TITLE=Can We Use Functional Genetics to Predict the Fate of Nitrogen in Estuaries?

JOURNAL=Frontiers in Microbiology

VOLUME=Volume 11 - 2020

YEAR=2020

URL=https://www.frontiersin.org/journals/microbiology/articles/10.3389/fmicb.2020.01261

DOI=10.3389/fmicb.2020.01261

ISSN=1664-302X

ABSTRACT=Increasing nitrogen (N) loads present a threat to estuaries, which are among the most heavily populated and perturbed parts of the world. N removal is largely mediated by the sediment microbial process of denitrification, in direct competition to dissimilatory nitrate reduction to ammonium (DNRA), which recycles nitrate to ammonium. Molecular indicators for N pathways are increasingly measured and analysed, but how robust and universal are they to quantify estuarine ‘health’ and capacity to process nutrient pollution? We analysed the diversity and community composition of sediment bacteria in 11 temperate estuaries covering 4 types of land use in Australia, and analysed how this might be used to constrain N removal.
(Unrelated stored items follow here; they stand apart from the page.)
**config.mk**
```make
export PLATFORM = sky130hd
export DESIGN_NAME = demux_sched
export DESIGN_NICKNAME = d
export VERILOG_FILES = /design/src/rtl/demux_sched_pkg.sv /design/src/rtl/demux_sched_next_ch_find.sv /design/src/rtl/demux_sched.sv
export SDC_FILE = /design/constraint.sdc
export NUM_CORES = 1
export LEC_CHECK = 0
export CORE_ASPECT_RATIO = 1.5
export CORE_MARGIN = 4
export CORE_UTILIZATION = 35
export CTS_CLUSTER_SIZE = 16
export DETAILED_ROUTE_END_ITERATION = 8
export PLACE_DENSITY = 0.54
export SYNTH_ARGS = -nofsm -noshare
export SYNTH_HDL_FRONTEND = slang
export SYNTH_HIERARCHICAL = 1
export SYNTH_SLANG_ARGS = --single-unit
export TNS_END_PERCENT = 1
```
**constraint.sdc**
```tcl
create_clock -name clk -period 3.5 [get_ports clk]
set_input_delay 0.7 -clock clk [delete_from_list [all_inputs] [get_ports clk]]
set_output_delay 0.7 -clock clk [all_outputs]
set_load 0.02 [all_outputs]
```
**src/rtl/demux_sched_pkg.sv**
```systemverilog
// Shared definitions for the demux channel scheduler: channel geometry,
// FSM state encoding and the default per-channel dwell time.
package demux_sched_pkg;

    localparam int NUM_CH        = 8;
    localparam int SEL_W         = 3;
    localparam int DWELL_DEFAULT = 4;

    typedef enum logic [1:0] {
        IDLE = 2'd0,
        RUN  = 2'd1,
        DONE = 2'd2
    } state_t;

endpackage

```
**src/rtl/demux_sched_next_ch_find.sv**
```systemverilog
// Combinational priority search: lowest enabled channel strictly above idx,
// plus a flag telling whether any such channel exists.
module next_ch_find
    import demux_sched_pkg::*;
(
    input  logic [NUM_CH-1:0] mask,
    input  logic [SEL_W-1:0]  idx,
    output logic [SEL_W-1:0]  ch,
    output logic              found
);

    always_comb begin
        // NOTE: every output gets a default before the loop so no latch is inferred.
        ch    = '0;
        found = 1'b0;
        // Scan downwards so the lowest qualifying channel is the last one written.
        for (int i = NUM_CH - 1; i >= 0; i--) begin
            if (i > int'(idx) && mask[i]) begin
                ch    = SEL_W'(i);
                found = 1'b1;
            end
        end
    end

endmodule

```
**src/rtl/demux_sched.sv**
```systemverilog
// Frame scheduler for an external 1-to-8 demux: walks the enabled channels in
// ascending order, holding each for DWELL cycles, then pulses done.
module demux_sched
    import demux_sched_pkg::*;
#(
    parameter int DWELL = DWELL_DEFAULT
) (
    input  logic             clk,
    input  logic             rst,
    input  logic             start,
    input  logic [7:0]       data_word,
    input  logic [7:0]       ch_mask,
    output logic [SEL_W-1:0] sel,
    output logic             data_bit,
    output logic             active,
    output logic             busy,
    output logic             done
);

    localparam logic [7:0] LAST = 8'(DWELL - 1);

    state_t            state;
    logic [7:0]        data_q;
    logic [7:0]        mask_q;
    logic [7:0]        cnt;

    logic [NUM_CH-1:0] find_mask;
    logic [SEL_W-1:0]  find_idx;
    logic [SEL_W-1:0]  nxt_ch;
    logic              nxt_found;
    logic [SEL_W-1:0]  first_ch;

    // In IDLE the search looks at the incoming mask so the first channel is
    // known on the accepting edge; in RUN it looks above the current channel.
    always_comb begin
        find_mask = mask_q;
        find_idx  = sel;
        if (state == IDLE) begin
            find_mask = ch_mask;
            find_idx  = '0;
        end
    end

    assign first_ch = ch_mask[0] ? '0 : nxt_ch;

    next_ch_find u_find (
        .mask  (find_mask),
        .idx   (find_idx),
        .ch    (nxt_ch),
        .found (nxt_found)
    );

    // NOTE: sequential state uses non-blocking assignments so all registers
    // update together from the pre-edge values.
    always_ff @(posedge clk or posedge rst) begin
        if (rst) begin
            // NOTE: the captured frame registers are reset too, so a reset leaves
            // no trace of an abandoned frame.
            state    <= IDLE;
            data_q   <= '0;
            mask_q   <= '0;
            cnt      <= '0;
            sel      <= '0;
            data_bit <= 1'b0;
            active   <= 1'b0;
            busy     <= 1'b0;
            done     <= 1'b0;
        end else begin
            done <= 1'b0;
            case (state)
                IDLE: begin
                    if (start) begin
                        data_q <= data_word;
                        mask_q <= ch_mask;
                        cnt    <= '0;
                        busy   <= 1'b1;
                        if (ch_mask != '0) begin
                            state    <= RUN;
                            sel      <= first_ch;
                            data_bit <= data_word[first_ch];
                            active   <= 1'b1;
                        end else begin
                            state <= DONE;
                            done  <= 1'b1;
                        end
                    end
                end
                RUN: begin
                    if (cnt == LAST) begin
                        cnt <= '0;
                        if (nxt_found) begin
                            sel      <= nxt_ch;
                            data_bit <= data_q[nxt_ch];
                        end else begin
                            state    <= DONE;
                            sel      <= '0;
                            data_bit <= 1'b0;
                            active   <= 1'b0;
                            done     <= 1'b1;
                        end
                    end else begin
                        cnt <= cnt + 8'd1;
                    end
                end
                DONE: begin
                    state <= IDLE;
                    busy  <= 1'b0;
                end
                default: begin
                    state <= IDLE;
                    busy  <= 1'b0;
                end
            endcase
        end
    end

endmodule
```
==> results.sh <==
export IMPL_syn2layout_area_growth_pct=22.7
export IMPL_maxCapViolations=0
export IMPL_wl_per_cell_um=14.9
export IMPL_detailroute_via_count=1416
export IMPL_initial_core_util_pct=36.7
export IMPL_cpPeakStageDelay_ps=500
export IMPL_status="completed"
export IMPL_cts_tree="done"
export IMPL_fin_ws_ps=317
export IMPL_swShare_pct=39.6
export IMPL_nets=225
export IMPL_final_hold_viol_count=0
export IMPL_internal_power_mw=1.26
export IMPL_io_buffers=25
export IMPL_htreeDepth=2
export IMPL_combPwrFrac_pct=58.0
export IMPL_endpoint_kind="flip-flop"
export IMPL_totalWireLength_um=4040
export IMPL_crit_arrival_ps=3340
export IMPL_worstReg2RegStart="state[1]$_DFFE_PP0P_"
export IMPL_finalSetupViolCount=0
export IMPL_finalCritPeriodShare_pct=90.9
export IMPL_n_fill_cell=481
export IMPL_cp_cell_sequence="clkdlybuf4s50_1, mux2_2, nor2b_1, a22oi_1, a32oi_1, o21a_1, mux2_2, a221oi_1, o21ai_0, o211ai_1, a31oi_1"
export IMPL_vdd_ir_drop_max_uv=481
export IMPL_multi_input_area_um2=952
export IMPL_avgSynthCellArea_um2=10.3
export IMPL_layout_common_cells="32 x dfrtp_1, 25 x clkdlybuf4s50_1, 24 x mux2_2"
export IMPL_hpwl_um=3100
export IMPL_viasPerCell=5.23
export IMPL_power_frac_seq_pct=29.6
export IMPL_core_area_um2=4930
export IMPL_min_period_ps=3180
export IMPL_cts_buffers=5
export IMPL_cts_repair_resized=0
export IMPL_grt_pass1_vias=1542
export IMPL_drive_above_1_share_pct=21.0
export IMPL_worstHoldPathCells=1
export IMPL_yosysWarningCount=6
export IMPL_worstReg2RegEnd="data_bit$_DFFE_PP0P_"
export IMPL_post_cts_buffers=0
export IMPL_clkPwrFrac_pct=12.4
export IMPL_cts_buffer_depth=2
export IMPL_cts_root_buf="clkbuf_8"
export IMPL_whs_endpoint="mask_q[6]$_DFFE_PP0P_"
export IMPL_drtPass1Iterations=4
export IMPL_worst_pin_slew_ps=518
export IMPL_netSwitchingPower_uw=828
export IMPL_drv_slew=0
export IMPL_min_from="mask_q[6]$_DFFE_PP0P_"
export IMPL_power_leakage_nw=0.910
export IMPL_grt_max_degree=33
export IMPL_maxSlewHeadroom_pct=65.4
export IMPL_rrSetupSlack_ps=450
export IMPL_boundaryPins=26
export IMPL_final_util_pct=45.0
export IMPL_fp_dieArea_um2=6400
export IMPL_path_clk_slew_ps=70
export IMPL_cts_sinks=32
export IMPL_drc=0
export IMPL_reg2reg_depth=12
export IMPL_max_freq_ghz=0.314
export IMPL_crit_fanout=9
export IMPL_grt_pass1_wl_um=7020
export IMPL_worstSetupPathType="input port to flip-flop"
export IMPL_final_setup_tns_ps=0
export IMPL_ant_nets=0
export IMPL_grt_overflow=0
export IMPL_diodes=0
export IMPL_rsz0062_at_grt="no"
export IMPL_gp_congestion=0.804
export IMPL_rows=31
export IMPL_regArea_um2=801
export IMPL_crit_family="compound AO/OA/AOI/OAI gates"
export IMPL_syn_area_um2=1810
export IMPL_path_common_cell="mux2_2"
export IMPL_holdBufCountCts=0
export IMPL_synth_net_count=195
export IMPL_drt_iter0_drc=46
export IMPL_cpMaxStageDelayCell="clkdlybuf4s50_1"
export IMPL_crit_path_start_kind="input port"
export IMPL_die_w_um=66.6
export IMPL_finClkSkew_ps=5.66
export IMPL_place_ws_ps=29.4
export IMPL_antenna_found_initial=0
export IMPL_worstPathRequired_ps=3650
export IMPL_hold_class="flip-flop to flip-flop"
export IMPL_insertion_delay_ps=280
export IMPL_power_density_nw_per_um2=942
export IMPL_mostFrequentLayoutCell="dfrtp_1"
export IMPL_synthCells=175
export IMPL_cp_num_buf_inv=1
export IMPL_die_y_um=96.0
export IMPL_grtUsageTotal_pct=14.5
Our data suggest that sediment microbiomes play a central role in controlling the magnitude of the individual N removal rates in the 11 estuaries, however inclusion of relative gene abundance of 16S, nirS, and nrfA did not improve physicochemical measurement-based regression models to predict rates of denitrification and DNRA. Co-occurrence network analyses of the functional nirS denitrifying gene showed a greater modularity and a lower number of hubs in pristine sites compared to urban estuaries, suggesting a higher degree of niche partitioning in pristine estuaries. The distinctive differences between the urban and pristine network structures suggest that the nirS gene could be a likely gene candidate to understand the mechanisms by which these denitrifying communities form and respond to anthropogenic pressures.